▶ [EXERCISE PROMPT]: Which lines run from the line with "--- a/config.mk" through the line with "results of run" in the entries below? Print them exactly, both ends included, and nothing more.

▶ [ENTRIES PROVIDED]:
————

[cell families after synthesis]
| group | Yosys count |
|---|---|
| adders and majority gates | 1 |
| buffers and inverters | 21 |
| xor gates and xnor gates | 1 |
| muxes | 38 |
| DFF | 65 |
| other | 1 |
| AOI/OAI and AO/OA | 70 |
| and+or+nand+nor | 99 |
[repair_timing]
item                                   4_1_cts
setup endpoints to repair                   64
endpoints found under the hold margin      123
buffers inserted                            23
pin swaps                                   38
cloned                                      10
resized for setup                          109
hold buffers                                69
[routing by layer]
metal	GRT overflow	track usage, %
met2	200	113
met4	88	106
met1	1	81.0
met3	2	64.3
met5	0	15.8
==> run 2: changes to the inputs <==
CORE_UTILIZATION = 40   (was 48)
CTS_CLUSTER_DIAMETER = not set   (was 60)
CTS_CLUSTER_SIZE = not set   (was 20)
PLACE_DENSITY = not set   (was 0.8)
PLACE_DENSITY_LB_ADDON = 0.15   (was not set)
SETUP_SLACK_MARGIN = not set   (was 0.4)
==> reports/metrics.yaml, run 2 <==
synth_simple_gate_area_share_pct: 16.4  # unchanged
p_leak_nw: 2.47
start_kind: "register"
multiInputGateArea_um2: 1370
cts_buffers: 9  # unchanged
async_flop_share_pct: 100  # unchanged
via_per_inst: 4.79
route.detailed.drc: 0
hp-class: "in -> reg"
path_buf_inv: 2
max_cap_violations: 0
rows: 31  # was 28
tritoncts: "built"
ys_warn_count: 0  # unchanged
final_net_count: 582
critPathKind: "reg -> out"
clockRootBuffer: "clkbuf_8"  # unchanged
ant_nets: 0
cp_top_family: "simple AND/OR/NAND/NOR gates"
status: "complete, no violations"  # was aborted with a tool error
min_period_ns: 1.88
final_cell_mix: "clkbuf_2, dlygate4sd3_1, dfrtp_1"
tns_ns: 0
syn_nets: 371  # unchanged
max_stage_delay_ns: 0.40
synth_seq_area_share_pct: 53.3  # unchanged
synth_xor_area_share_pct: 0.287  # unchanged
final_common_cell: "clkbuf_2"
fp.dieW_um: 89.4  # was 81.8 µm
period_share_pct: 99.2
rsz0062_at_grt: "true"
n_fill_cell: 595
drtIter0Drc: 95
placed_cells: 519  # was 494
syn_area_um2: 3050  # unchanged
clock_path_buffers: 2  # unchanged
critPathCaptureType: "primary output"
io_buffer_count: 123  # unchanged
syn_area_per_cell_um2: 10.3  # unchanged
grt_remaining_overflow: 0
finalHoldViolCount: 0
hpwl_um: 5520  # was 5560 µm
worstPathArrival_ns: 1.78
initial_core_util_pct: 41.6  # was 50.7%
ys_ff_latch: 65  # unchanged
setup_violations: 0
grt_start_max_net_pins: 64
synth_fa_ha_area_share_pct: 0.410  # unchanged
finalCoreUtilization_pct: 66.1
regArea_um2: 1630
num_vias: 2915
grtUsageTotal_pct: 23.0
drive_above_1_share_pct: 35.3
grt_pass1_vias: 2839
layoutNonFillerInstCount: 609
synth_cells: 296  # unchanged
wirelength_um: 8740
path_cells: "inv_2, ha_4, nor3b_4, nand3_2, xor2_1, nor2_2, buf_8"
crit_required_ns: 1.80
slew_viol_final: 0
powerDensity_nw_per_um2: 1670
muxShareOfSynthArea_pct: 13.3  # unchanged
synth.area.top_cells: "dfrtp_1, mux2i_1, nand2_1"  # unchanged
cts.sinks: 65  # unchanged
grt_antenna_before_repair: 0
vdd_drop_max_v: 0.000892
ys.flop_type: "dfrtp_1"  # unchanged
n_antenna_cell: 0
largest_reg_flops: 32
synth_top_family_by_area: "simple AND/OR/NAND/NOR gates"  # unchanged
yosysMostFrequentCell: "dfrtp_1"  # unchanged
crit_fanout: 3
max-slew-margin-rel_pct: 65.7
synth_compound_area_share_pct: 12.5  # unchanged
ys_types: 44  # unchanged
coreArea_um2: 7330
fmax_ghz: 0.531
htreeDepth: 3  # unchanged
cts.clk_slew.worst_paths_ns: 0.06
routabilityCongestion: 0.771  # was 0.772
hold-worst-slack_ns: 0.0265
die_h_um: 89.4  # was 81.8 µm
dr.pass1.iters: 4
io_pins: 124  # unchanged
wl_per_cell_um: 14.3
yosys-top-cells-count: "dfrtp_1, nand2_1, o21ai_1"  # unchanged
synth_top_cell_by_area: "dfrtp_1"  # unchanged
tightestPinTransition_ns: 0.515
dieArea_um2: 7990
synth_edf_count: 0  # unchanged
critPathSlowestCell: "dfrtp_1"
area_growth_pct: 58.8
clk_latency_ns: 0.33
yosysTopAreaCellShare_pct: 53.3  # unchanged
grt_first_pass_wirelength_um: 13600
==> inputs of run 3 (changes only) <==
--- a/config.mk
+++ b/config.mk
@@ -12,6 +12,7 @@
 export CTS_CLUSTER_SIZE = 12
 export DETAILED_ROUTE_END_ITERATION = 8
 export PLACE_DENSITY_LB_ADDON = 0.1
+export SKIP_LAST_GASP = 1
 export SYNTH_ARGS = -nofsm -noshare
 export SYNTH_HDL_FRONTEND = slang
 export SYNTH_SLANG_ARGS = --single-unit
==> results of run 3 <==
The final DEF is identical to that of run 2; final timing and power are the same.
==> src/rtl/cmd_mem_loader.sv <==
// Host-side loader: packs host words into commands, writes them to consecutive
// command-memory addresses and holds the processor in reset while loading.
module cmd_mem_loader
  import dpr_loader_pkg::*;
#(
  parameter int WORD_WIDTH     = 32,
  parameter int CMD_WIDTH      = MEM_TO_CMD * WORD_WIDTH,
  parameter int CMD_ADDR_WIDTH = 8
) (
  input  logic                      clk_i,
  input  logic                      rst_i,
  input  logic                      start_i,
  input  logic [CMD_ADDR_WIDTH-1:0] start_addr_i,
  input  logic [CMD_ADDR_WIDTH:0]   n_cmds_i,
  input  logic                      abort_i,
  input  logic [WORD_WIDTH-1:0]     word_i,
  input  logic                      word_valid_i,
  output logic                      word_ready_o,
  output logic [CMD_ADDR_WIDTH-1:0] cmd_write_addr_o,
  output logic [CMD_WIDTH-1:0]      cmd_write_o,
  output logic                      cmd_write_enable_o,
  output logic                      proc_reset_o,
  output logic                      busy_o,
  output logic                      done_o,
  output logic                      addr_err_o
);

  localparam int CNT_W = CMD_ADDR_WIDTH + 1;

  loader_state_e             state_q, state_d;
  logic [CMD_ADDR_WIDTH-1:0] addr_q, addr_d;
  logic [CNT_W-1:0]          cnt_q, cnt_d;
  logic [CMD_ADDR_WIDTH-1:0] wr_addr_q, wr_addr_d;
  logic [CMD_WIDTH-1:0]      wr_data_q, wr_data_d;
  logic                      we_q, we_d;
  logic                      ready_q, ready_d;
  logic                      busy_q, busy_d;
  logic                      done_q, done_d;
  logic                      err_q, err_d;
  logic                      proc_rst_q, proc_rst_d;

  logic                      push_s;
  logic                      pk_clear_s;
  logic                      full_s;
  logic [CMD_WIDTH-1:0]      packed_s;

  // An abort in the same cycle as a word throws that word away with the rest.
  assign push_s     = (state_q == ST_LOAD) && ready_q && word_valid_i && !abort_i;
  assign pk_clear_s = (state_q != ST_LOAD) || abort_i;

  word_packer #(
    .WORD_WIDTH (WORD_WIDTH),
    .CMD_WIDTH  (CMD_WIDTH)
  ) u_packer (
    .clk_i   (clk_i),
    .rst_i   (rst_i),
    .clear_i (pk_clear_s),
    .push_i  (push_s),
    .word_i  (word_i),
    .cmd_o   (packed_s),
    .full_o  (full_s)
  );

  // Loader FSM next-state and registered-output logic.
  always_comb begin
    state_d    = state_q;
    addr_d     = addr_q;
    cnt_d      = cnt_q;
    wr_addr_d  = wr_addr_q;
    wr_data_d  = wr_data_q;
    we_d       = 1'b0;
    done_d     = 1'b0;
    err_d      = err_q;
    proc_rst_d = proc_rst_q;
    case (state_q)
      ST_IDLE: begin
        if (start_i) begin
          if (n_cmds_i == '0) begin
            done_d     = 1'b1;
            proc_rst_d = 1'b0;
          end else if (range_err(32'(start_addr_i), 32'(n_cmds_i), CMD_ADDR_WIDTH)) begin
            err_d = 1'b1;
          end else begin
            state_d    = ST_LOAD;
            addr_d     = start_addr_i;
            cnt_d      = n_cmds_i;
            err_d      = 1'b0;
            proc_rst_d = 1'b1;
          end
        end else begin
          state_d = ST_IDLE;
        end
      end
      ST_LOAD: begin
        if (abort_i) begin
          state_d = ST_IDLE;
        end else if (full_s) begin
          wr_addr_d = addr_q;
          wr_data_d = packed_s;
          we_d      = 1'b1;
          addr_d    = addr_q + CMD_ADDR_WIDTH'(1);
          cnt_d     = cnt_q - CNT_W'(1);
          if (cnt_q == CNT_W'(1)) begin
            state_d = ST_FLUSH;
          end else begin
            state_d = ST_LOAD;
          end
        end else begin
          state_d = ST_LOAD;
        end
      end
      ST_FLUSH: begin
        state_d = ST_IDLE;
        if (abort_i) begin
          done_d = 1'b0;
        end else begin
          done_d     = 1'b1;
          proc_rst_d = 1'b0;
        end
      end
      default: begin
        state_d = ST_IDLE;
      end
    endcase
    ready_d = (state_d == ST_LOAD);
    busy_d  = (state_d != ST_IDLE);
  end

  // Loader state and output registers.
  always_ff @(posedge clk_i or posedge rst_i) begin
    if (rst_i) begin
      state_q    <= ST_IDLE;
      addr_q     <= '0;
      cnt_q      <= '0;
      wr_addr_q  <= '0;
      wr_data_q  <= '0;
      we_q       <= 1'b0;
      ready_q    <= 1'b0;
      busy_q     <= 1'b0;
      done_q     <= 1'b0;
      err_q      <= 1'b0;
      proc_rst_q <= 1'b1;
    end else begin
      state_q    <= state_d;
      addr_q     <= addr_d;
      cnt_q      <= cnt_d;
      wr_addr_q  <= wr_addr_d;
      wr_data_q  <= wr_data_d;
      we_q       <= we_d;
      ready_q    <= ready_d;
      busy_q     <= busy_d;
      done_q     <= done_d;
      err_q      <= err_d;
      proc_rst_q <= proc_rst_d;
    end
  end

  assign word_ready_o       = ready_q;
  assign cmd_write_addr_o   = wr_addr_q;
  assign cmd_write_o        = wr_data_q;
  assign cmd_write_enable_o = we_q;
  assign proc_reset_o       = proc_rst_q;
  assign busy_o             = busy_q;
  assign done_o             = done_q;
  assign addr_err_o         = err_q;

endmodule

————

▶ [SOLUTION FOR THIS PROBLEM]:
--- a/config.mk
+++ b/config.mk
@@ -12,6 +12,7 @@
 export CTS_CLUSTER_SIZE = 12
 export DETAILED_ROUTE_END_ITERATION = 8
 export PLACE_DENSITY_LB_ADDON = 0.1
+export SKIP_LAST_GASP = 1
 export SYNTH_ARGS = -nofsm -noshare
 export SYNTH_HDL_FRONTEND = slang
 export SYNTH_SLANG_ARGS = --single-unit
==> results of run 3 <==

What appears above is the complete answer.